(Data excerpts)
--

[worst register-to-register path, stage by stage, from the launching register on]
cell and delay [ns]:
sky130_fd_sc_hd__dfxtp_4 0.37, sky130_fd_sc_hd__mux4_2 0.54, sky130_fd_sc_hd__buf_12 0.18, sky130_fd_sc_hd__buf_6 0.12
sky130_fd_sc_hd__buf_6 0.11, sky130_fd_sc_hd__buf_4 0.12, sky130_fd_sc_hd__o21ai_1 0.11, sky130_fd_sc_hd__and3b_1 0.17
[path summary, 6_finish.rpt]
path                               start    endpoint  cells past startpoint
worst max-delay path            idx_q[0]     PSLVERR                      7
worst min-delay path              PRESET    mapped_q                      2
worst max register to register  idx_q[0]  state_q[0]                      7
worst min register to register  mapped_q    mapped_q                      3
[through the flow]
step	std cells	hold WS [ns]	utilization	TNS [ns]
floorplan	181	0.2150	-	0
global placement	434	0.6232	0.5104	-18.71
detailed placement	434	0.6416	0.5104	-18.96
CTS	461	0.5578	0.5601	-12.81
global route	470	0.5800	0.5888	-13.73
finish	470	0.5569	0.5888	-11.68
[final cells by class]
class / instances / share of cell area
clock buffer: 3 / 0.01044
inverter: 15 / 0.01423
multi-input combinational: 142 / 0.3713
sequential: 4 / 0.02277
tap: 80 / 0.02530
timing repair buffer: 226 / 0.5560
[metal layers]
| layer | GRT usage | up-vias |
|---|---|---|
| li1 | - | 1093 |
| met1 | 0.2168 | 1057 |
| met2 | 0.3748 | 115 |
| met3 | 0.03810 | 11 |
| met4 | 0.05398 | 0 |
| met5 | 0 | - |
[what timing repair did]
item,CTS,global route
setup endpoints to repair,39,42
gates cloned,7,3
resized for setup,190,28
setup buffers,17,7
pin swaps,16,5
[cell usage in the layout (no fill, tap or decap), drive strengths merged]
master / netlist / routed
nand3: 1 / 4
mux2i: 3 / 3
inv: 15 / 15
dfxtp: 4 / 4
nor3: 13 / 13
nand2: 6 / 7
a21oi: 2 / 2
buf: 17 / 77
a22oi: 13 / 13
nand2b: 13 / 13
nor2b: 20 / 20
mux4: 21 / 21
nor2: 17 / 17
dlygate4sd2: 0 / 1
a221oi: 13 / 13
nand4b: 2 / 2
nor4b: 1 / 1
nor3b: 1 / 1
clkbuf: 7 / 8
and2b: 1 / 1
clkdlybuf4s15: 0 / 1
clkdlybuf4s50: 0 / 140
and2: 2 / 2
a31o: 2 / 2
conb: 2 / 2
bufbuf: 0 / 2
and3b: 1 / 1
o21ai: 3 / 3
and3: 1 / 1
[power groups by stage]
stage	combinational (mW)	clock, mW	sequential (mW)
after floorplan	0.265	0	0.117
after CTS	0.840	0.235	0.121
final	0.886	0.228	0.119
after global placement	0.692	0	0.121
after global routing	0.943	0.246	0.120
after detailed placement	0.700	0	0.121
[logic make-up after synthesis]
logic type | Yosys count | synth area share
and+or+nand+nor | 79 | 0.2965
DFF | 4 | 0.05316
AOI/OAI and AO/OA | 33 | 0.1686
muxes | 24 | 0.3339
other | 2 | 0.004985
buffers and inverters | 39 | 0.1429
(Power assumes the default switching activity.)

--

- _TASK GOAL_
Each line from the one holding "and2: 2 / 2" through the last line of the data is to be transcribed exactly, with nothing else added.

- _FINISHED EXERCISE_
and2: 2 / 2
a31o: 2 / 2
conb: 2 / 2
bufbuf: 0 / 2
and3b: 1 / 1
o21ai: 3 / 3
and3: 1 / 1
[power groups by stage]
stage	combinational (mW)	clock, mW	sequential (mW)
after floorplan	0.265	0	0.117
after CTS	0.840	0.235	0.121
final	0.886	0.228	0.119
after global placement	0.692	0	0.121
after global routing	0.943	0.246	0.120
after detailed placement	0.700	0	0.121
[logic make-up after synthesis]
logic type | Yosys count | synth area share
and+or+nand+nor | 79 | 0.2965
DFF | 4 | 0.05316
AOI/OAI and AO/OA | 33 | 0.1686
muxes | 24 | 0.3339
other | 2 | 0.004985
buffers and inverters | 39 | 0.1429
(Power assumes the default switching activity.)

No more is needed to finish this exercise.